§ **EXERCISE PROMPT**:
If a line in the entries below contains "step", copy it.

[DATASET ENTRIES — start]

Background: an optimization exercise with open tools, aiming at small area. Do not read the settings as production practice.
RTL that was checked went through simulation tests only; none was proved equivalent to the original.
No functional check of the RTL was part of runs 4 and 8.
Power is estimated from default activity; no workload was simulated.

**flow/design.v**
```verilog
`timescale 1ns/1ps
module ddr2_ctrl
  (
   input         clk,
   input         rst,
   input  [2:0]  af_cmd,
   input  [30:0] af_addr,
   input         af_empty,
   input         phy_init_done,
   output        ctrl_ref_flag,
   output        ctrl_af_rden,
   output        ctrl_wren,
   output        ctrl_rden,
   output [12:0] ctrl_addr,
   output [1:0]  ctrl_ba,
   output        ctrl_ras_n,
   output        ctrl_cas_n,
   output        ctrl_we_n,
   output [0:0]  ctrl_cs_n
   );
  localparam [3:0] S_IDLE = 4'b0000;
  localparam [3:0] S_ARW  = 4'b0001;    
  localparam [3:0] S_PW   = 4'b0010;    
  localparam [3:0] S_PW1  = 4'b0011;    
  localparam [3:0] S_AW   = 4'b0100;    
  localparam [3:0] S_WW   = 4'b0110;    
  localparam [3:0] S_RW   = 4'b0111;    
  localparam [3:0] S_AR   = 4'b1001;    
  localparam [3:0] S_PRE  = 4'b1010;    
  localparam [3:0] S_ACT  = 4'b1011;    
  localparam [3:0] S_BW   = 4'b1100;    
  localparam [3:0] S_BR   = 4'b1101;    
  reg [3:0] state_r;
  reg [3:0] next_state;
  wire is_cmd  = state_r[3];
  wire is_bst  = state_r[3] & state_r[2];                   
  wire is_bw   = is_bst & ~state_r[0];
  wire is_br   = is_bst &  state_r[0];
  wire is_ar   = state_r[3] & ~state_r[2] & ~state_r[1];
  wire is_pre  = state_r[3] & ~state_r[2] & state_r[1] & ~state_r[0];
  wire is_act  = state_r[3] & ~state_r[2] & state_r[1] &  state_r[0];
  wire is_arw  = (state_r == S_ARW);
  reg rst_r, rst_r1, cs_n_r;
  always @(posedge clk) begin
    rst_r  <= rst;
    rst_r1 <= rst_r;
    cs_n_r <= rst_r1;
  end
  reg phy_init_done_r;
  always @(posedge clk)
    phy_init_done_r <= phy_init_done;
  reg  [11:0] ref_cnt;
  wire        ref_top  = ref_cnt[11] & ref_cnt[4] & ref_cnt[3];      
  wire        ref_flag = ref_top & ref_cnt[1] & ref_cnt[0];          
  wire        ref_near = ref_top & (ref_cnt[1] ^ ref_cnt[0]);        
  always @(posedge clk) begin
    if (rst_r1 & ~ref_near)
      ref_cnt <= 12'd0;
    else if (~rst_r1 & ref_flag)
      ref_cnt <= 12'd1;
    else
      ref_cnt <= ref_cnt + 12'd1;
  end
  reg auto_ref_r;
  always @(posedge clk) begin
    if (rst_r1)
      auto_ref_r <= 1'b0;
    else if (ref_flag)
      auto_ref_r <= 1'b1;
    else if (is_ar)
      auto_ref_r <= 1'b0;
  end
  reg [5:0] wait_cnt;
  always @(posedge clk) begin
    if (is_ar)
      wait_cnt <= 6'd32;
    else if (is_act)
      wait_cnt <= 6'd2;
    else if (is_pre)
      wait_cnt <= 6'd3;
    else if (wait_cnt != 6'd0)
      wait_cnt <= wait_cnt - 6'd1;
  end
  wire wait_ok  = (wait_cnt == 6'd0);
  wire first_arw = is_arw & wait_cnt[5];    
  reg [2:0] ta_cnt;
  reg       last_wr;
  always @(posedge clk) begin
    if (rst_r1)
      ta_cnt <= 3'd0;
    else if (is_bw)
      ta_cnt <= 3'd7;
    else if (is_br)
      ta_cnt <= 3'd4;
    else if (ta_cnt != 3'd0)
      ta_cnt <= ta_cnt - 3'd1;
  end
  always @(posedge clk) begin
    if (is_bw)
      last_wr <= 1'b1;
    else if (is_br)
      last_wr <= 1'b0;
  end
  wire ta_zero    = (ta_cnt == 3'd0);
  wire wr_to_rd_ok = ~last_wr | ta_zero;
  wire rd_to_wr_ok =  last_wr | ta_zero;
  wire r1_bw      =  last_wr & (ta_cnt == 3'd7);    
  wire r1_br      = ~last_wr & ta_cnt[2];           
  wire sm_rden_r  = r1_bw | r1_br;
  assign ctrl_wren =  last_wr & ta_cnt[2] & ta_cnt[1];
  assign ctrl_rden = ~last_wr & (ta_cnt[2] | (ta_cnt[1] & ta_cnt[0]));
  reg [3:0] pre_cnt;
  always @(posedge clk) begin
    if (is_act)
      pre_cnt <= 4'd10;
    else if (is_bw)
      pre_cnt <= 4'd8;
    else if (is_br)
      pre_cnt <= pre_cnt;
    else if (pre_cnt != 4'd0)
      pre_cnt <= pre_cnt - 4'd1;
  end
  wire precharge_ok = (pre_cnt == 4'd0) & ~r1_br;
  wire sm_rden = is_bst;
  reg  rd_af_flag_r, ctrl_af_rden_r;
  reg  af_valid_r, af_valid_r1, af_valid_r2;
  reg  [1:0]  bank1, bank2;
  reg  [12:0] row1, row2;
  reg  [9:0]  col1, col2;
  reg         rd1, rd2;        
  reg         bank_conflict_r;
  assign ctrl_af_rden = sm_rden | rd_af_flag_r;
  always @(posedge clk) begin
    if (rst_r1)
      rd_af_flag_r <= 1'b0;
    else if (ctrl_af_rden_r | (rd_af_flag_r & (af_valid_r | af_valid_r1)))
      rd_af_flag_r <= 1'b0;
    else if (~af_valid_r1 | ~af_valid_r)
      rd_af_flag_r <= 1'b1;
  end
  always @(posedge clk)
    ctrl_af_rden_r <= ctrl_af_rden & ~af_empty;
  always @(posedge clk) begin
    if (rst_r1)
      af_valid_r <= 1'b0;
    else if (ctrl_af_rden_r | sm_rden_r | ~af_valid_r1 | ~af_valid_r2)
      af_valid_r <= ctrl_af_rden_r;
  end
  wire en1 = ~af_valid_r1 | sm_rden_r | ~af_valid_r2;
  always @(posedge clk) begin
    if (rst_r1) begin
      af_valid_r1 <= 1'b0;
      bank1       <= 2'b00;
    end else if (en1) begin
      af_valid_r1 <= af_valid_r;
      bank1       <= af_addr[24:23];
    end
    if (en1) begin
      row1 <= af_addr[22:10];
      col1 <= af_addr[9:0];
      rd1  <= af_cmd[0];
    end
  end
  wire en2 = sm_rden | ~af_valid_r2;
  always @(posedge clk) begin
    if (rst_r1)
      af_valid_r2 <= 1'b0;
    else if (en2)
      af_valid_r2 <= af_valid_r1;
  end
  reg  [3:0]  bank_open;
  reg  [1:0]  mru0, mru1, mru2;
  reg  [12:0] open_row [0:3];
  wire        all_open = &bank_open;
  wire [1:0]  lru_bank = all_open ? (mru0 ^ mru1 ^ mru2) : 2'b00;
  always @(posedge clk) begin
    if (en2) begin
      bank2 <= bank1;
      row2  <= row1;
      col2  <= col1;
      rd2   <= rd1;
      bank_conflict_r <= ~bank_open[bank1];
    end
  end
  wire act_upd = is_act & ~rst_r1;
  wire hit0 = (mru0 == bank2);
  wire hit1 = (mru1 == bank2);
  always @(posedge clk) begin
    if (first_arw)
      bank_open <= 4'b0000;
    else if (act_upd)
      bank_open[bank2] <= 1'b1;
    if (act_upd) begin
      mru0 <= bank2;
      if (~hit0)
        mru1 <= mru0;
      if (~hit0 & ~hit1)
        mru2 <= mru1;
      open_row[bank2] <= row2;
    end
  end
  wire wr_flag = af_valid_r2 & ~rd2;
  wire rd_flag = af_valid_r2 &  rd2;
  wire row_miss = (open_row[bank2] != row2);
  wire conflict_detect = af_valid_r2 & (bank_conflict_r | row_miss);
  wire no_precharge = bank_conflict_r & ~all_open;
  always @(posedge clk) begin
    if (rst_r1)
      state_r <= S_IDLE;
    else
      state_r <= next_state;
  end
  always @(*) begin
    next_state = state_r;
    case (state_r)
      S_IDLE:
        if (phy_init_done_r)
          next_state = S_AR;
      S_PRE:
        next_state = auto_ref_r ? S_PW1 : S_PW;
      S_PW:
        if (wait_ok)
          next_state = auto_ref_r ? S_PRE : S_ACT;
      S_PW1:
        if (wait_ok)
          next_state = S_AR;
      S_AR:
        next_state = S_ARW;
      S_ARW:
        if (wait_ok) begin
          if (auto_ref_r)
            next_state = S_PRE;
          else if (af_valid_r2)
            next_state = S_ACT;
        end
      S_ACT:
        next_state = S_AW;
      S_AW:
        if (wait_ok) begin
          if (auto_ref_r) begin
            if (precharge_ok)
              next_state = S_PRE;
          end else if (~rd2 & rd_to_wr_ok)
            next_state = S_BW;
          else if (rd2 & wr_to_rd_ok)
            next_state = S_BR;
        end
      S_BW:
        next_state = S_WW;
      S_WW:
        if (conflict_detect | auto_ref_r) begin
          if (no_precharge & ~auto_ref_r)
            next_state = S_ACT;
          else if (precharge_ok)
            next_state = S_PRE;
        end else if (wr_flag)
          next_state = S_BW;
        else if (rd_flag & wr_to_rd_ok)
          next_state = S_BR;
      S_BR:
        next_state = S_RW;
      S_RW:
        if (conflict_detect | auto_ref_r) begin
          if (no_precharge & ~auto_ref_r)
            next_state = S_ACT;
          else if (precharge_ok)
            next_state = S_PRE;
        end else if (rd_flag)
          next_state = S_BR;
        else if (wr_flag & rd_to_wr_ok)
          next_state = S_BW;
      default:
        next_state = state_r;
    endcase
  end
  reg        ras_n_r, cas_n_r, we_n_r;
  reg [12:0] addr_r;
  reg [1:0]  ba_r;
  always @(posedge clk) begin
    ras_n_r <= ~is_cmd | state_r[2];
    cas_n_r <= ~is_cmd | state_r[1];
    we_n_r  <= ~is_cmd | state_r[0];
  end
  always @(posedge clk) begin
    if (is_act)
      addr_r <= row2;
    else if (is_bst)
      addr_r <= {3'b000, col2};
    else
      addr_r <= {2'b00, is_pre & auto_ref_r, 10'd0};
    if (is_pre & bank_conflict_r)
      ba_r <= lru_bank;
    else
      ba_r <= bank2;
  end
  assign ctrl_ref_flag = ref_flag;
  assign ctrl_addr  = addr_r;
  assign ctrl_ba    = ba_r;
  assign ctrl_ras_n = ras_n_r;
  assign ctrl_cas_n = cas_n_r;
  assign ctrl_we_n  = we_n_r;
  assign ctrl_cs_n  = cs_n_r;
endmodule
`timescale 1ns/1ps
module ddr2_ctrl_top (
  input         clk,
  input         rst,
  input  [2:0]  af_cmd,
  input  [30:0] af_addr,
  input         af_empty,
  input         phy_init_done,
  output        ctrl_ref_flag,
  output        ctrl_af_rden,
  output        ctrl_wren,
  output        ctrl_rden,
  output [12:0] ctrl_addr,
  output [1:0]  ctrl_ba,
  output        ctrl_ras_n,
  output        ctrl_cas_n,
  output        ctrl_we_n,
  output [0:0]  ctrl_cs_n
);
  ddr2_ctrl u_ctrl (
    .clk           (clk),
    .rst           (rst),
    .af_cmd        (af_cmd),
    .af_addr       (af_addr),
    .af_empty      (af_empty),
    .phy_init_done (phy_init_done),
    .ctrl_ref_flag (ctrl_ref_flag),
    .ctrl_af_rden  (ctrl_af_rden),
    .ctrl_wren     (ctrl_wren),
    .ctrl_rden     (ctrl_rden),
    .ctrl_addr     (ctrl_addr),
    .ctrl_ba       (ctrl_ba),
    .ctrl_ras_n    (ctrl_ras_n),
    .ctrl_cas_n    (ctrl_cas_n),
    .ctrl_we_n     (ctrl_we_n),
    .ctrl_cs_n     (ctrl_cs_n)
  );
endmodule
```
**flow/flow/run.sh**
```bash
#!/bin/bash
# Standard ORFS layout with two changes: ports are buffered with buf_1, and
# CTS inserts no dummy loads. Each tool's output goes to a log file here.
set -euo pipefail
export BUFFER_PORTS_ARGS="-buffer_cell sky130_fd_sc_hd__buf_1"
export CTS_ARGS="-sink_clustering_enable -repair_clock_nets -dont_use_dummy_load"
bash standard.sh > standard.log 2>&1
```
**flow/standard.sh**
```bash
#!/bin/bash
# synth_recipe.tcl (not shown) runs the flow's synth.tcl, then flattens the netlist and writes it again
# the make line also repeats each setting of config.mk as NAME=value (left out here)
make -C /OpenROAD-flow-scripts/flow DESIGN_CONFIG=/design/flow/config.mk WORK_HOME=/design/flow/orfs CLKGATE_MAP_FILE= SYNTH_SCRIPT=/design/flow/synth_recipe.tcl "${@:-finish}"
```
**flow/config.mk**
```make
export PLATFORM = sky130hd
export DESIGN_NAME = ddr2_ctrl_top
export DESIGN_NICKNAME = ddr2_ctrl_top
export VERILOG_FILES = /design/flow/design.v
export SDC_FILE = /design/flow/constraint.sdc
export NUM_CORES = 4
export LEC_CHECK = 0
export CAP_MARGIN = 20
export CORE_MARGIN = 2
export CORE_UTILIZATION = 40
export PLACE_DENSITY = 0.6
export SLEW_MARGIN = 20
```
**flow/constraint.sdc**
```tcl
create_clock -name core_clock -period 5.0 [get_ports {clk}]
set_input_delay 1.0000 -clock core_clock [delete_from_list [all_inputs] [get_ports {clk}]]
set_output_delay 1.0000 -clock core_clock [all_outputs]
set_load 0.01 [all_outputs]
```
==> run summary, run 1 <==
max-cap check violation count=0; Resized Gates After CTS=0; shortest period the worst path allows=3.19 ns; final setup violation count=0; clock buffer depth=2; Die W=about 130 um; Worst Max-Slew Pin Slew=0.909 ns; Post-DRT Antenna Nets=0; Reg clk slew, reported paths=0.06 ns; Comb power frac=16.9%; Die H=between 100 and 150 um; root buf cell=clkbuf_16; Yosys cell types=56; Min Hold Slack=0.331 ns; Core Region=0.0166 mm^2; Ant. Diodes=0; Hold Path Stages=0; Syn Inst Count=487; mux share of post-synthesis cell area=under 10%; post-synthesis adder-cell area fraction=~1.3%; power density over cell area=451 mW/mm^2; Core Rows=47; Via density=5.12; post-synth top area share=48.3%; syn nets=531; Hold EP=u_ctrl.rst_r1; final wirelength=12100 um; GRT overflow=0; Sw Pwr=0.925 mW; #FFs+latches synth=175; worst r2r dst=u_ctrl.state_r[0]; unrepaired setup endpoints after global routing=false; Detailed Place HPWL=8130 um; port bufs=52; worst-path fanout max=13; Startpoint Class=flop; Max H-tree Level=4; GRT Util Overall=14.2%; most common cell after layout, fill and taps aside=edfxtp_1; Synth Flop Type=edfxtp_1; first-pass GRT wire length=19900 um; Util after Layout=46.1%; Synth Area in Compound Gates=slightly above 8%; Clock power frac=30.0%; hold_buf cts=0; Setup Skew=0.0216 ns; fraction of layout instances using a drive strength above 1=under 10%; Max Freq=314 MHz; Static Leak=around 2.7 nW; number of synthesized flops with an enable pin=109; setup_tns=0 ns; Num CTS Buffers=17; Starting DRT DRC Count=218; mean post-synth cell area=roughly 14 um^2; max_slew headroom=approximately two fifths; Worst Path Required=around 5.3 ns; status=complete, no violations; final hold viol count=0; clk sink count=175; worst endpoint data arrival time=3.51 ns; register area share after synthesis=around two thirds; Critical Path Sink Type=flop; Setup Buffers After CTS=0; dominant cell type by area after synthesis=edfxtp_1; reg2reg setup slack=1.81 ns; Sequential Power Share=53.1%; ys async rst share=0%; ranking of synthesized cells by area=edfxtp_1 (48%), dfxtp_1 (19%), mux4_1 (3.9%), xnor2_1 (3.4%), nor2_1 (2.5%); Cell Int Power=2.53 mW; Sw Ratio=26.8%; initial antenna violation count=0; synthesis-to-finish area growth=12.8%; Fillers=1502; Clock Latency Late Sink=0.42 ns; GPL Wtd Cong=approximately 0.88; Synth Area in XOR/XNOR=4.91%; largest net degree at the start of global routing=30; max-slew violations=0; hold wc startpoint=u_ctrl.rst_r; simple-gate portion of the synthesized area=9.54%; vias in the first global route=3892; via count=3910; NumNets Final=590; first-pass detailed-route iteration total=5; most frequent cells in the layout=edfxtp_1 (109), dfxtp_1 (66), buf_1 (52); Boundary Pins=61; Max VDD drop=between 0.2 and 0.25 mV; CTS tree=built; synth warn=1; Hold Path Class=flop to flop; initial core utilization=40.9%; die area=0.0180 mm^2; Tcrit/Tclk final=63.7%; Residual DRC=0; worst-case reg-to-reg path depth=7; Pwr Total=around 3.5 mW; Mapped Area=0.00678 mm^2; wire length per cell=15.8 um; CP Class=flop to flop; largest family of logic cells by synthesized area=simple AND/OR/NAND/NOR gates
[worst max path at each step]
| stage | from | to | slack [ns] | cells past startpoint |
|---|---|---|---|---|
| floorplan | u_ctrl.state_r[3] | u_ctrl.open_row[0][0] | 2.28 | 4 |
| global placement | flop | u_ctrl.state_r[0] | 1.83 | 7 |
| detailed placement | flop | u_ctrl.state_r[0] | 1.82 | 7 |
| CTS | flop | u_ctrl.state_r[0] | 1.77 | 7 |
| global route | u_ctrl.state_r[3] | u_ctrl.open_row[3][1] | 1.68 | 5 |
| finish | flop | u_ctrl.state_r[0] | 1.81 | 7 |
[routing by layer]
layer | global-route usage (%) | share of wire [%]
met1 | 19.4 | 47
met2 | 22.2 | 48
met3 | 3.14 | 4.1
met4 | 6.02 | 1.4
met5 | 0 | 0
[power by group through the flow]
stage          registers, mW  logic (mW)  clock network [mW]
2_1_floorplan           1.78       0.497                   0
3_3_place_gp            1.85       0.552                   0
4_1_cts                 1.83       0.583                1.06
5_1_grt                 1.85       0.662                1.12
6_report                1.83       0.582                1.04
3_5_place_dp            1.86       0.579                   0
[Yosys cell counts (all sizes together), types with 10 or more instances]
cell / n
nand3: 14
nor2: 45
a21oi: 21
o21ai: 19
xnor2: 26
a22o: 11
mux4: 14
clkbuf: 10
xor2: 12
inv: 17
nand2: 23
edfxtp: 109
dfxtp: 66
[area by class of cell]
cell class / instances / area [um^2] / share of cell area [%]
Sequential cell: 175 / 4590 / 60.0
Multi-Input combinational cell: 278 / 2060 / 26.9
Clock buffer: 17 / 425 / 5.56
Tap cell: 220 / 275 / 3.60
Timing Repair Buffer: 57 / 233 / 3.04
Inverter: 17 / 63.8 / 0.834
[logic make-up (layout without fill, tap and decap cells)]
group                    count (synthesis)  after routing
AO/OA/AOI/OAI                           83             83
XOR/XNOR                                38             38
adder cells (fa/ha/maj)                  7              7
buffers and inverters                   34             91
flip-flops                             175            175
multiplexers                            21             21
AND/OR/NAND/NOR                        129            129
[critical path, stage by stage (launching register included)]
cell and delay (ns):
dfxtp_1 0.82, mux4_2 0.60, xor2_1 0.15, or3_4 0.36, nor4_4 0.51, o211ai_2 0.23, and2_4 0.23, a311oi_2 0.18
[sequential cells by signal, indices dropped and copies added, names as in the netlist, 4 cells and up, named ones only]
register and cells:
u_ctrl.open_row 52, u_ctrl.addr_r 13, u_ctrl.row1 13, u_ctrl.row2 13, u_ctrl.ref_cnt 12, u_ctrl.col1 10
u_ctrl.col2 10, u_ctrl.wait_cnt 6, u_ctrl.bank_open 4, u_ctrl.pre_cnt 4, u_ctrl.state_r 4
[per-stage QoR]
step,instance area [um^2],instances,worst slack (ns)
floorplan,6780,487,2.28
global placement,7220,747,1.83
detailed placement,7220,747,1.82
CTS,7650,764,1.77
global route,7650,764,1.68
finish,7650,764,1.81
==> inputs of run 2 (changes only) <==
==> flow/run.sh (new file) <==
#!/bin/bash
# synth_recipe.tcl (not shown) runs the flow's synth.tcl, then flattens the netlist and writes it again
# the make line also repeats each setting of config.mk as NAME=value (left out here)
make -C /OpenROAD-flow-scripts/flow DESIGN_CONFIG=/design/flow/config.mk WORK_HOME=/design/flow/orfs CLKGATE_MAP_FILE= SYNTH_SCRIPT=/design/flow/synth_recipe.tcl finish
--- a/flow/config.mk
+++ b/flow/config.mk
@@ -8,5 +8,8 @@
 export CAP_MARGIN = 20
 export CORE_MARGIN = 2
 export CORE_UTILIZATION = 40
+export CTS_BUF_LIST = sky130_fd_sc_hd__clkbuf_8
+export CTS_CLUSTER_DIAMETER = 100
+export CTS_CLUSTER_SIZE = 30
 export PLACE_DENSITY = 0.6
 export SLEW_MARGIN = 20
removed: flow/flow/run.sh
removed: flow/standard.sh
==> run summary, run 2 <==
status=complete, no violations; port bufs=between 50 and 60; CTS tree=built; Setup Skew=roughly 0.0094 ns; clk sink count=~180; Post-DRT Antenna Nets=0; GRT Util Overall=14.7%; syn nets=between 500 and 600; most instantiated library cell after synthesis=edfxtp_1; worst-case reg-to-reg path depth=7; Max H-tree Level=4; GRT overflow=0; GPL Wtd Cong=0.844; met3 Use GR=3.55%; Boundary Pins=~60; Max VDD drop=~0.19 mV; max_slew headroom=38.4%; CP Class=flop to output port; first-pass detailed-route iteration total=4; number of synthesized flops with an enable pin=roughly 110; CP max stage delay=around 0.65 ns; fraction of layout instances using a drive strength above 1=roughly a tenth; hold_buf cts=0; worst endpoint data arrival time=2.23 ns; final hold viol count=0; max reg flops=52; Residual DRC=0; root buf cell=clkbuf_8; vias in the first global route=3907; final setup violation count=0; Detailed Place HPWL=8260 um; Util after Layout=approximately 48%; WP buf/inv=1; most flop-heavy register=u_ctrl.open_row; final wirelength=12400 um; CP Cell Sequence=nand2_1 > nand2b_1 > clkdlybuf4s50_1; Die H=134 um; final setup margin=1.77 ns; Core Rows=47; hold wc startpoint=u_ctrl.rst_r; Max Freq=slightly above 300 MHz; Static Leak=2.79 nW; most frequent cells in the layout=edfxtp_1 (109), dfxtp_1 (66), clkdlybuf4s50_1 (52); Pwr Total=3.40 mW; Worst Path Required=4.00 ns; Hold Path Stages=0; Synth Flop Type=edfxtp_1; Ant. Diodes=0; most common cell after layout, fill and taps aside=edfxtp_1; via count=3913; register area share after synthesis=about two thirds; met1 Use GR=between 20% and 30%; Die W=134 um; Syn Inst Count=487; Setup Buffers After CTS=0; shortest period the worst path allows=about 3.2 ns; Startpoint Class=flop; reg2reg setup slack=1.88 ns; max-cap check violation count=0; cell area after layout=0.00795 mm^2; most used routing layer=met2; Placed Instance Area=0.00755 mm^2; ys async rst share=0%; Hold Path Class=flop to flop; Num CTS Buffers=17; initial antenna violation count=0; first-pass GRT wire length=around 20000 um; unrepaired setup endpoints after global routing=false; NumNets Final=590; Clock Latency Late Sink=around 0.46 ns; worst-path fanout max=15; Worst Max-Slew Pin Slew=about 0.92 ns; clock buffer depth=2; synthesis-to-finish area growth=17.3%; Yosys cell types=56; Via density=~5.0; met2 Track Usage GR=22.2%; max-slew violations=0; power density over cell area=428 mW/mm^2; ranking of synthesized cells by area=edfxtp_1 (48%), dfxtp_1 (19%), mux4_1 (3.9%), xnor2_1 (3.4%), nor2_1 (2.5%); #FFs+latches synth=175; mean post-synth cell area=13.9 um^2; Critical Path Sink Type=output port; pre-CTS WS=1.82 ns; synth warn=1; Core Region=0.0166 mm^2; wire length per cell=15.9 um; largest net degree at the start of global routing=30; crit path max-delay cell type=dfxtp_1; setup_tns=0 ns; initial core utilization=40.9%; Tcrit/Tclk final=64.5%; Hold EP=u_ctrl.rst_r1; Fillers=1458; dominant cell type by area after synthesis=edfxtp_1; Resized Gates After CTS=0; Reg clk slew, reported paths=approximately 0.090 ns; Crit path max-delay family=flip-flops; worst r2r dst=u_ctrl.state_r[0]; Synth top cells by count=edfxtp_1 (109), dfxtp_1 (66), nor2_1 (45); Starting DRT DRC Count=239; post-synth top area share=between 40% and 50%; Mapped Area=between 0.006 and 0.007 mm^2; die area=0.0180 mm^2
run 2: area by class of cell:
cell class / instances / area [um^2] / share of cell area (%)
Tap cell: 220 / 275 / 3.46
Multi-Input combinational cell: 278 / 2060 / 25.9
Timing Repair Buffer: 57 / 558 / 7.02
Clock inverter: 15 / 168 / 2.11
Clock buffer: 17 / 234 / 2.94
Sequential cell: 175 / 4590 / 57.8
Inverter: 17 / 63.8 / 0.802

[DATASET ENTRIES — finish]

§ **ANSWER SPACE**:
[worst max path at each step]
step,instance area [um^2],instances,worst slack (ns)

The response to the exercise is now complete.